Even as the crisis was nearing the flashpoint, banks were searching for ways to help Greece forestall the day of reckoning. In early November — three months before Athens became the epicenter of global financial anxiety — a team from Goldman Sachs arrived in the ancient city with a very modern proposition for a government struggling to pay its bills, according to two people who were briefed on the meeting.
The bankers, led by Goldman’s president, Gary D. Cohn, held out a financing instrument that would have pushed debt from Greece’s health care system far into the future, much as when strapped homeowners take out second mortgages to pay off their credit cards.
It had worked before. In 2001, just after Greece was admitted to Europe’s monetary union, Goldman helped the government quietly borrow billions, people familiar with the transaction said. That deal, hidden from public view because it was treated as a currency trade rather than a loan, helped Athens to meet Europe’s deficit rules while continuing to spend beyond its means.
But, as noted by Smith, the problem has expanded far beyond the manipulations of a transnational brokerage house like Goldman. Consider, for example, the invovation of the Doomsday Cycle by Peter Boone, a research associate with the Center for Economic Performance ("CEPR"), London School of Economics, and Simon Johnson, a Professor of Entrepreneurship, Sloan School of Management, MIT and CEPR Research Fellow:
Martin Wolf of the Financial Times isn't much more optimistic:
What will happen when the next shock hits? We believe we may be nearing the stage where the answer will be – just as it was in the Great Depression – a calamitous global collapse. The root problem is that we have let a ‘doomsday cycle’ infiltrate our economic system.
The doomsday cycle has several simple stages. At the start, creditors and depositors provide banks with cheap funding in the expectation that if things go very wrong, our central banks and fiscal authorities will bail them out. Banks such as Lehman Brothers – and many others in this past cycle – use the funds to take large risks, with the aim of providing dividends and bonuses to shareholders and management.
Through direct subsidies (such as deposit insurance) and indirect support (such as central bank bailouts), we encourage our banking system to ignore large, socially harmful ‘tail risks’ – those risks where there is a small chance of calamitous collapse. As far as banks are concerned, they can walk away and let the state clean it up.

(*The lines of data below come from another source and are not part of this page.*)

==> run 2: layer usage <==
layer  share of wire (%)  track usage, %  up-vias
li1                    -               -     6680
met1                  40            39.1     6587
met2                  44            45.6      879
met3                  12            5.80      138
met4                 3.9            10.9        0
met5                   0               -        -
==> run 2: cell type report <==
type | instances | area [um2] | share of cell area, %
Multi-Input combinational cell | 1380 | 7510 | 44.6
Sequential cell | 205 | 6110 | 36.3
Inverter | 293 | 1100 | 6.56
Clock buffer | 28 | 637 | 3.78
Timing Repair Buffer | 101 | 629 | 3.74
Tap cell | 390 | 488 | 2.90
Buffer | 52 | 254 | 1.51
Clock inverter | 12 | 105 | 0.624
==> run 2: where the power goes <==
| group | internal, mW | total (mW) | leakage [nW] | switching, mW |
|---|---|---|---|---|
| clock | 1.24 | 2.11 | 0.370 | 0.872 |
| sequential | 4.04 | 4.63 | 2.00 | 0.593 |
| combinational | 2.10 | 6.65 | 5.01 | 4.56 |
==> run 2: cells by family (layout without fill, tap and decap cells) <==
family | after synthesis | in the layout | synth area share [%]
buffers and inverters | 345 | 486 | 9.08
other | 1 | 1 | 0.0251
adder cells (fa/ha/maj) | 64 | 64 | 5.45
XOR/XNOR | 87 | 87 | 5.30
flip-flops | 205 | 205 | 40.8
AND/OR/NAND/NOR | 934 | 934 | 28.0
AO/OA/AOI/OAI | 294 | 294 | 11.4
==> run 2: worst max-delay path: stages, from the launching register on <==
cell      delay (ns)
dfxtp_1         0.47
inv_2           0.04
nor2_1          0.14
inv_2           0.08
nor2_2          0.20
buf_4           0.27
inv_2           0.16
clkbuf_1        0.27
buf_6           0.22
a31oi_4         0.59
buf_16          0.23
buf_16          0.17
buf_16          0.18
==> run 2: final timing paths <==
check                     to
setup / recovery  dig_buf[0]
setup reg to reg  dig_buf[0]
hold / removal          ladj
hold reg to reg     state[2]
## src/assert_macros.svh

```systemverilog
// ----------------------------------------------------------------------------
// Assertion macros
// Shared concurrent assertion wrappers; compiled out when SYNTH is defined.
// ----------------------------------------------------------------------------
`ifndef ASSERT_MACROS_SVH
`define ASSERT_MACROS_SVH
`ifndef SYNTH
// property must hold at every rising clock edge out of reset
`define ASSERT_PROP(lbl, clk, rst_n, prop) \
    lbl: assert property (@(posedge clk) disable iff (!rst_n) (prop)) \
        else $error("assertion failed");
// expression must never be true out of reset
`define ASSERT_NEVER(lbl, clk, rst_n, expr) \
    lbl: assert property (@(posedge clk) disable iff (!rst_n) !(expr)) \
        else $error("forbidden condition seen");
`else
`define ASSERT_PROP(lbl, clk, rst_n, prop)
`define ASSERT_NEVER(lbl, clk, rst_n, expr)
`endif
`endif

```

## src/aclr_pkg.sv

```systemverilog
// ----------------------------------------------------------------------------
// aclr_pkg
// Types, constants and keyword tables of the command line recogniser.
// ----------------------------------------------------------------------------
package aclr_pkg;

    // line and id sizing
    localparam int LINE_CAPACITY = 63;
    localparam int MAX_ID_CHARS  = 8;
    localparam int CNT_W         = $clog2(LINE_CAPACITY + 1);
    localparam int ID_CNT_W      = $clog2(MAX_ID_CHARS + 2);
    localparam int ID_LEN_W      = 4;
    localparam int ID_CHARS_W    = 64;
    localparam int CMD_CNT_W     = 6;
    localparam int LEN_W         = 6;
    localparam int ACT_W         = 3;

    // decoupling queue
    localparam int Q_DEPTH = 2;
    localparam int Q_PTR_W = $clog2(Q_DEPTH);
    localparam int Q_LVL_W = $clog2(Q_DEPTH + 1);

    // configuration port
    localparam int CFG_IDX_W  = 1;
    localparam int CFG_DATA_W = 64;
    localparam logic [CFG_IDX_W-1:0] REG_NODE_ID_CHARS  = 1'd0;
    localparam logic [CFG_IDX_W-1:0] REG_NODE_ID_LENGTH = 1'd1;

    // special bytes
    localparam logic [7:0] CHR_NEWLINE   = 8'd10;
    localparam logic [7:0] CHR_PRINT_LO  = 8'd32;
    localparam logic [7:0] CHR_PRINT_HI  = 8'd126;
    localparam logic [7:0] CHR_COLON     = 8'h3A;

    // action codes
    localparam logic [ACT_W-1:0] ACT_NONE    = 3'd0;
    localparam logic [ACT_W-1:0] ACT_UNKNOWN = 3'd1;
    localparam logic [ACT_W-1:0] ACT_REBOOT  = 3'd2;
    localparam logic [ACT_W-1:0] ACT_RESET   = 3'd3;
    localparam logic [ACT_W-1:0] ACT_TRIP    = 3'd4;

    // command keyword slots (candidate bit positions)
    localparam int NUM_CMDS = 3;
    localparam logic [1:0] CMD_REBOOT = 2'd0;
    localparam logic [1:0] CMD_RESET  = 2'd1;
    localparam logic [1:0] CMD_TRIP   = 2'd2;

    // word moved from the front queue to the back end
    typedef struct packed {
        logic [7:0] data;
        logic       newline;   // newline byte; otherwise a printable byte
    } aclr_item_t;

    typedef struct packed {
        logic [ID_CHARS_W-1:0] id_chars;
        logic [ID_LEN_W-1:0]   id_length;
    } aclr_cfg_t;

    typedef struct packed {
        logic [Q_LVL_W-1:0] level;
        logic               full;
    } aclr_q_stat_t;

    // "CMD:" prefix, character by position
    function automatic logic [7:0] prefix_char(input logic [1:0] idx);
        logic [7:0] c;
        unique case (idx)
            2'd0:    c = 8'h43;  // C
            2'd1:    c = 8'h4D;  // M
            2'd2:    c = 8'h44;  // D
            default: c = CHR_COLON;
        endcase
        return c;
    endfunction

    // length of each command keyword
    function automatic logic [CMD_CNT_W-1:0] cmd_len(input logic [1:0] k);
        logic [CMD_CNT_W-1:0] n;
        unique case (k)
            CMD_REBOOT: n = 6'd6;
            CMD_RESET:  n = 6'd5;
            default:    n = 6'd4;
        endcase
        return n;
    endfunction

    // keyword characters; positions past the keyword read as zero
    function automatic logic [7:0] cmd_char(input logic [1:0] k, input logic [2:0] idx);
        logic [7:0] c;
        c = 8'h00;
        unique case (k)
            CMD_REBOOT: begin
                case (idx)
                    3'd0:    c = 8'h52;  // R
                    3'd1:    c = 8'h45;  // E
                    3'd2:    c = 8'h42;  // B
                    3'd3:    c = 8'h4F;  // O
                    3'd4:    c = 8'h4F;  // O
                    3'd5:    c = 8'h54;  // T
                    default: c = 8'h00;
                endcase
            end
            CMD_RESET: begin
                case (idx)
                    3'd0:    c = 8'h52;  // R
                    3'd1:    c = 8'h45;  // E
                    3'd2:    c = 8'h53;  // S
                    3'd3:    c = 8'h45;  // E
                    3'd4:    c = 8'h54;  // T
                    default: c = 8'h00;
                endcase
            end
            default: begin
                case (idx)
                    3'd0:    c = 8'h54;  // T
                    3'd1:    c = 8'h52;  // R
                    3'd2:    c = 8'h49;  // I
                    3'd3:    c = 8'h50;  // P
                    default: c = 8'h00;
                endcase
            end
        endcase
        return c;
    endfunction

endpackage

```

## src/aclr_front.sv

```systemverilog
// ----------------------------------------------------------------------------
// aclr_front
// Byte intake: drops unprintable bytes other than newline and queues the rest.
// ----------------------------------------------------------------------------
module aclr_front (
    input  logic                  aclk,
    input  logic                  aresetn,
    input  logic                  s_tvalid,
    output logic                  s_tready,
    input  logic [7:0]            s_tdata,    // [7:0] rx_byte
    output logic                  q_valid,
    input  logic                  q_ready,
    output aclr_pkg::aclr_item_t  q_item,
    output aclr_pkg::aclr_q_stat_t q_stat
);

    aclr_pkg::aclr_item_t                mem_reg [aclr_pkg::Q_DEPTH];
    logic [aclr_pkg::Q_PTR_W-1:0]        wr_ptr_reg, wr_ptr_next;
    logic [aclr_pkg::Q_PTR_W-1:0]        rd_ptr_reg, rd_ptr_next;
    logic [aclr_pkg::Q_LVL_W-1:0]        level_reg, level_next;
    logic                                is_print, is_nl, push, pop, full;
    aclr_pkg::aclr_item_t                item_in;

    // classify
    always_comb begin
        is_nl    = (s_tdata == aclr_pkg::CHR_NEWLINE);
        is_print = (s_tdata >= aclr_pkg::CHR_PRINT_LO) && (s_tdata <= aclr_pkg::CHR_PRINT_HI);
        item_in.data    = s_tdata;
        item_in.newline = is_nl;
    end

    assign full     = (level_reg == aclr_pkg::Q_LVL_W'(aclr_pkg::Q_DEPTH));
    assign s_tready = !full;
    assign push     = s_tvalid && s_tready && (is_print || is_nl);
    assign q_valid  = (level_reg != '0);
    assign pop      = q_valid && q_ready;
    assign q_item   = mem_reg[rd_ptr_reg];

    assign q_stat.level = level_reg;
    assign q_stat.full  = full;

    // pointer and level update
    always_comb begin
        wr_ptr_next = wr_ptr_reg;
        rd_ptr_next = rd_ptr_reg;
        level_next  = level_reg;
        if (push) begin
            wr_ptr_next = (wr_ptr_reg == aclr_pkg::Q_PTR_W'(aclr_pkg::Q_DEPTH - 1))
                        ? '0 : wr_ptr_reg + 1'b1;
        end
        if (pop) begin
            rd_ptr_next = (rd_ptr_reg == aclr_pkg::Q_PTR_W'(aclr_pkg::Q_DEPTH - 1))
                        ? '0 : rd_ptr_reg + 1'b1;
        end
        if (push && !pop) begin
            level_next = level_reg + 1'b1;
        end else if (pop && !push) begin
            level_next = level_reg - 1'b1;
        end
    end

    always_ff @(posedge aclk) begin
        if (!aresetn) begin
            wr_ptr_reg <= '0;
            rd_ptr_reg <= '0;
            level_reg  <= '0;
        end else begin
            wr_ptr_reg <= wr_ptr_next;
            rd_ptr_reg <= rd_ptr_next;
            level_reg  <= level_next;
        end
    end

    // queue storage
    always_ff @(posedge aclk) begin
        if (push) begin
            mem_reg[wr_ptr_reg] <= item_in;
        end
    end

endmodule

```

## src/aclr_back.sv

```systemverilog
// ----------------------------------------------------------------------------
// aclr_back
// Incremental line matcher and result register.
// ----------------------------------------------------------------------------
module aclr_back (
    input  logic                 aclk,
    input  logic                 aresetn,
    input  aclr_pkg::aclr_cfg_t  cfg,
    input  logic                 q_valid,
    output logic                 q_ready,
    input  aclr_pkg::aclr_item_t q_item,
    output logic                 m_tvalid,
    input  logic                 m_tready,
    output logic [15:0]          m_tdata     // [2:0] action, [8:3] line_length
);

    typedef enum logic [1:0] {
        PH_PREFIX = 2'd0,
        PH_ID     = 2'd1,
        PH_CMD    = 2'd2
    } phase_t;

    logic [aclr_pkg::CNT_W-1:0]     cnt_reg, cnt_next, cnt_line;
    phase_t                         phase_reg, phase_next, phase_line;
    logic                           pfail_reg, pfail_next, pfail_line;
    logic [aclr_pkg::ID_CNT_W-1:0]  idcnt_reg, idcnt_next, idcnt_line;
    logic                           idmis_reg, idmis_next, idmis_line;
    logic [aclr_pkg::CMD_CNT_W-1:0] cmdcnt_reg, cmdcnt_next, cmdcnt_line;
    logic [aclr_pkg::NUM_CMDS-1:0]  cand_reg, cand_next, cand_line;
    logic                           m_valid_reg, m_valid_next;
    logic [15:0]                    m_data_reg, m_data_next;

    logic                           store, line_end, fire;
    logic [7:0]                     b, id_byte;
    logic [aclr_pkg::ID_LEN_W-1:0]  id_len;
    logic [aclr_pkg::ACT_W-1:0]     action;
    logic [aclr_pkg::CMD_CNT_W-1:0] wlen;

    // clamp the configured id length
    assign id_len = (cfg.id_length > aclr_pkg::ID_LEN_W'(aclr_pkg::MAX_ID_CHARS))
                  ? aclr_pkg::ID_LEN_W'(aclr_pkg::MAX_ID_CHARS) : cfg.id_length;
    assign id_byte = cfg.id_chars[8 * 3'(idcnt_reg) +: 8];
    assign b       = q_item.data;

    // absorb one character into the line state
    always_comb begin
        cnt_line    = cnt_reg;
        phase_line  = phase_reg;
        pfail_line  = pfail_reg;
        idcnt_line  = idcnt_reg;
        idmis_line  = idmis_reg;
        cmdcnt_line = cmdcnt_reg;
        cand_line   = cand_reg;
        wlen        = '0;
        store = !q_item.newline && (cnt_reg < aclr_pkg::CNT_W'(aclr_pkg::LINE_CAPACITY));
        if (store) begin
            cnt_line = cnt_reg + 1'b1;
            unique case (phase_reg)
                PH_PREFIX: begin
                    if (b != aclr_pkg::prefix_char(cnt_reg[1:0])) begin
                        pfail_line = 1'b1;
                    end
                    if (cnt_reg == aclr_pkg::CNT_W'(3)) begin
                        phase_line = PH_ID;
                    end
                end
                PH_ID: begin
                    if (b == aclr_pkg::CHR_COLON) begin
                        if (aclr_pkg::ID_LEN_W'(idcnt_reg) != id_len) begin
                            idmis_line = 1'b1;
                        end
                        phase_line = PH_CMD;
                    end else begin
                        if (aclr_pkg::ID_LEN_W'(idcnt_reg) >= id_len || b != id_byte) begin
                            idmis_line = 1'b1;
                        end
                        if (idcnt_reg < aclr_pkg::ID_CNT_W'(aclr_pkg::MAX_ID_CHARS + 1)) begin
                            idcnt_line = idcnt_reg + 1'b1;
                        end
                    end
                end
                default: begin
                    for (int k = 0; k < aclr_pkg::NUM_CMDS; k++) begin
                        wlen = aclr_pkg::cmd_len(2'(k));
                        if (cmdcnt_reg >= wlen ||
                            b != aclr_pkg::cmd_char(2'(k), cmdcnt_reg[2:0])) begin
                            cand_line[k] = 1'b0;
                        end
                    end
                    if (cmdcnt_reg != '1) begin
                        cmdcnt_line = cmdcnt_reg + 1'b1;
                    end
                end
            endcase
        end
        line_end = (q_item.newline || cnt_line >= aclr_pkg::CNT_W'(aclr_pkg::LINE_CAPACITY))
                 && (cnt_line != '0);
    end

    // action of the finished line
    always_comb begin
        action = aclr_pkg::ACT_UNKNOWN;
        if (pfail_line || phase_line != PH_CMD || idmis_line) begin
            action = aclr_pkg::ACT_NONE;
        end else if (cand_line[aclr_pkg::CMD_REBOOT] &&
                     cmdcnt_line == aclr_pkg::cmd_len(aclr_pkg::CMD_REBOOT)) begin
            action = aclr_pkg::ACT_REBOOT;
        end else if (cand_line[aclr_pkg::CMD_RESET] &&
                     cmdcnt_line == aclr_pkg::cmd_len(aclr_pkg::CMD_RESET)) begin
            action = aclr_pkg::ACT_RESET;
        end else if (cand_line[aclr_pkg::CMD_TRIP] &&
                     cmdcnt_line == aclr_pkg::cmd_len(aclr_pkg::CMD_TRIP)) begin
            action = aclr_pkg::ACT_TRIP;
        end
    end

    // a line end waits only when the result register is still occupied
    assign q_ready = !line_end || !m_valid_reg || m_tready;
    assign fire    = q_valid && q_ready;

    // next state
    always_comb begin
        cnt_next     = cnt_reg;
        phase_next   = phase_reg;
        pfail_next   = pfail_reg;
        idcnt_next   = idcnt_reg;
        idmis_next   = idmis_reg;
        cmdcnt_next  = cmdcnt_reg;
        cand_next    = cand_reg;
        m_valid_next = m_valid_reg;
        m_data_next  = m_data_reg;
        if (m_valid_reg && m_tready) begin
            m_valid_next = 1'b0;
        end
        if (fire) begin
            if (line_end) begin
                cnt_next     = '0;
                phase_next   = PH_PREFIX;
                pfail_next   = 1'b0;
                idcnt_next   = '0;
                idmis_next   = 1'b0;
                cmdcnt_next  = '0;
                cand_next    = '1;
                m_valid_next = 1'b1;
                m_data_next  = {7'd0, aclr_pkg::LEN_W'(cnt_line), action};
            end else begin
                cnt_next    = cnt_line;
                phase_next  = phase_line;
                pfail_next  = pfail_line;
                idcnt_next  = idcnt_line;
                idmis_next  = idmis_line;
                cmdcnt_next = cmdcnt_line;
                cand_next   = cand_line;
            end
        end
    end

    always_ff @(posedge aclk) begin
        if (!aresetn) begin
            cnt_reg     <= '0;
            phase_reg   <= PH_PREFIX;
            pfail_reg   <= 1'b0;
            idcnt_reg   <= '0;
            idmis_reg   <= 1'b0;
            cmdcnt_reg  <= '0;
            cand_reg    <= '1;
            m_valid_reg <= 1'b0;
        end else begin
            cnt_reg     <= cnt_next;
            phase_reg   <= phase_next;
            pfail_reg   <= pfail_next;
            idcnt_reg   <= idcnt_next;
            idmis_reg   <= idmis_next;
            cmdcnt_reg  <= cmdcnt_next;
            cand_reg    <= cand_next;
            m_valid_reg <= m_valid_next;
        end
    end

    // result payload
    always_ff @(posedge aclk) begin
        m_data_reg <= m_data_next;
    end

    assign m_tvalid = m_valid_reg;
    assign m_tdata  = m_data_reg;

endmodule

```

## src/addressed_command_line_recognizer_core.sv

```systemverilog
// ----------------------------------------------------------------------------
// addressed_command_line_recognizer_core
// Recognises "CMD:<id>:<command>" lines in a received byte stream.
// ----------------------------------------------------------------------------
// Usage:
//   s_* carries one received byte per word. Printable bytes build a line of
//   up to 63 characters; newline, or the 63rd character, closes it.
//   m_* carries one word per non-empty line: action code and line length.
//   cfg_* writes the node id characters (index 0) and id length (index 1);
//   write only while no line result is outstanding.
// Timing:
//   One byte per cycle sustained unless a held result stalls the queue. A byte
//   passes the intake queue (2 words) to the matcher; the result register is
//   loaded when the matcher takes a line's closing byte from the queue.
// Stalls:
//   While a result waits the input keeps running; once the queue fills
//   behind a held result, s_tready drops until m_tready takes the result.
// Reset:
//   aresetn (synchronous, low) empties the queue, the result register and
//   the line state, and clears the node id registers to zero.
// ----------------------------------------------------------------------------
`include "assert_macros.svh"

module addressed_command_line_recognizer_core (
    input  logic                                aclk,
    input  logic                                aresetn,
    input  logic                                s_tvalid,
    output logic                                s_tready,
    input  logic [7:0]                          s_tdata,   // [7:0] rx_byte
    output logic                                m_tvalid,
    input  logic                                m_tready,
    output logic [15:0]                         m_tdata,   // [2:0] action, [8:3] line_length
    input  logic                                cfg_we,
    input  logic [aclr_pkg::CFG_IDX_W-1:0]      cfg_index,
    input  logic [aclr_pkg::CFG_DATA_W-1:0]     cfg_wdata
);

    aclr_pkg::aclr_cfg_t    cfg_reg, cfg_next;
    aclr_pkg::aclr_item_t   q_item;
    aclr_pkg::aclr_q_stat_t q_stat;
    logic                   q_valid, q_ready;

    // configuration registers
    always_comb begin
        cfg_next = cfg_reg;
        if (cfg_we) begin
            unique case (cfg_index)
                aclr_pkg::REG_NODE_ID_CHARS:
                    cfg_next.id_chars = cfg_wdata;
                default:
                    cfg_next.id_length = cfg_wdata[aclr_pkg::ID_LEN_W-1:0];
            endcase
        end
    end

    always_ff @(posedge aclk) begin
        if (!aresetn) begin
            cfg_reg <= '0;
        end else begin
            cfg_reg <= cfg_next;
        end
    end

    aclr_front u_front (
        .aclk     (aclk),
        .aresetn  (aresetn),
        .s_tvalid (s_tvalid),
        .s_tready (s_tready),
        .s_tdata  (s_tdata),
        .q_valid  (q_valid),
        .q_ready  (q_ready),
        .q_item   (q_item),
        .q_stat   (q_stat)
    );

    aclr_back u_back (
        .aclk     (aclk),
        .aresetn  (aresetn),
        .cfg      (cfg_reg),
        .q_valid  (q_valid),
        .q_ready  (q_ready),
        .q_item   (q_item),
        .m_tvalid (m_tvalid),
        .m_tready (m_tready),
        .m_tdata  (m_tdata)
    );

    // checks
    `ASSERT_PROP(a_len_nonzero, aclk, aresetn, m_tvalid |-> (m_tdata[8:3] != 6'd0))
    `ASSERT_PROP(a_action_range, aclk, aresetn, m_tvalid |-> (m_tdata[2:0] <= aclr_pkg::ACT_TRIP))
    `ASSERT_NEVER(a_q_overfill, aclk, aresetn, q_stat.level > aclr_pkg::Q_LVL_W'(aclr_pkg::Q_DEPTH))
    `ASSERT_PROP(a_full_blocks, aclk, aresetn, q_stat.full |-> !s_tready)

endmodule
```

Some bankers and policymakers even do well during the collapse that they helped to create.
Wolf concludes, as he has done before, that the way out requires an emphasis upon investment instead of credit fueled consumption, but as Smith observes, similar to what I posted here over a year or so ago, that doesn't sound very plausible, especially within the context of a country like the US, where such investment would require a substantial decline in the standard of living for a protracted period.
Anybody who looks carefully at the world economy will recognise that a degree of monetary and fiscal stimulus unprecedented in peacetime is all that is prodding it along, not only in high-income countries, but also in big emerging ones. The conventional wisdom is that it will also be possible to manage a smooth exit. Nothing seems less likely.
For now, the emphasis is admittedly upon sub-proletarianization, but for the benefit of transnational financial institutions like, Goldman, and not for manufacturers like, say, GM, Intel, Samsung and Siemens. Such an expropriation of wealth will constitute yet another form of subsidization of speculative financial transactions that will make the eventual global collapse even more severe, with the middle and lower classes suffering even more miserably than they do today. The notion that such subsidization may well be endemic to capitalism, necessitating even more radical solutions, doesn't seem to have occurred to these analysts who are otherwise well attuned to the contours of the current crisis.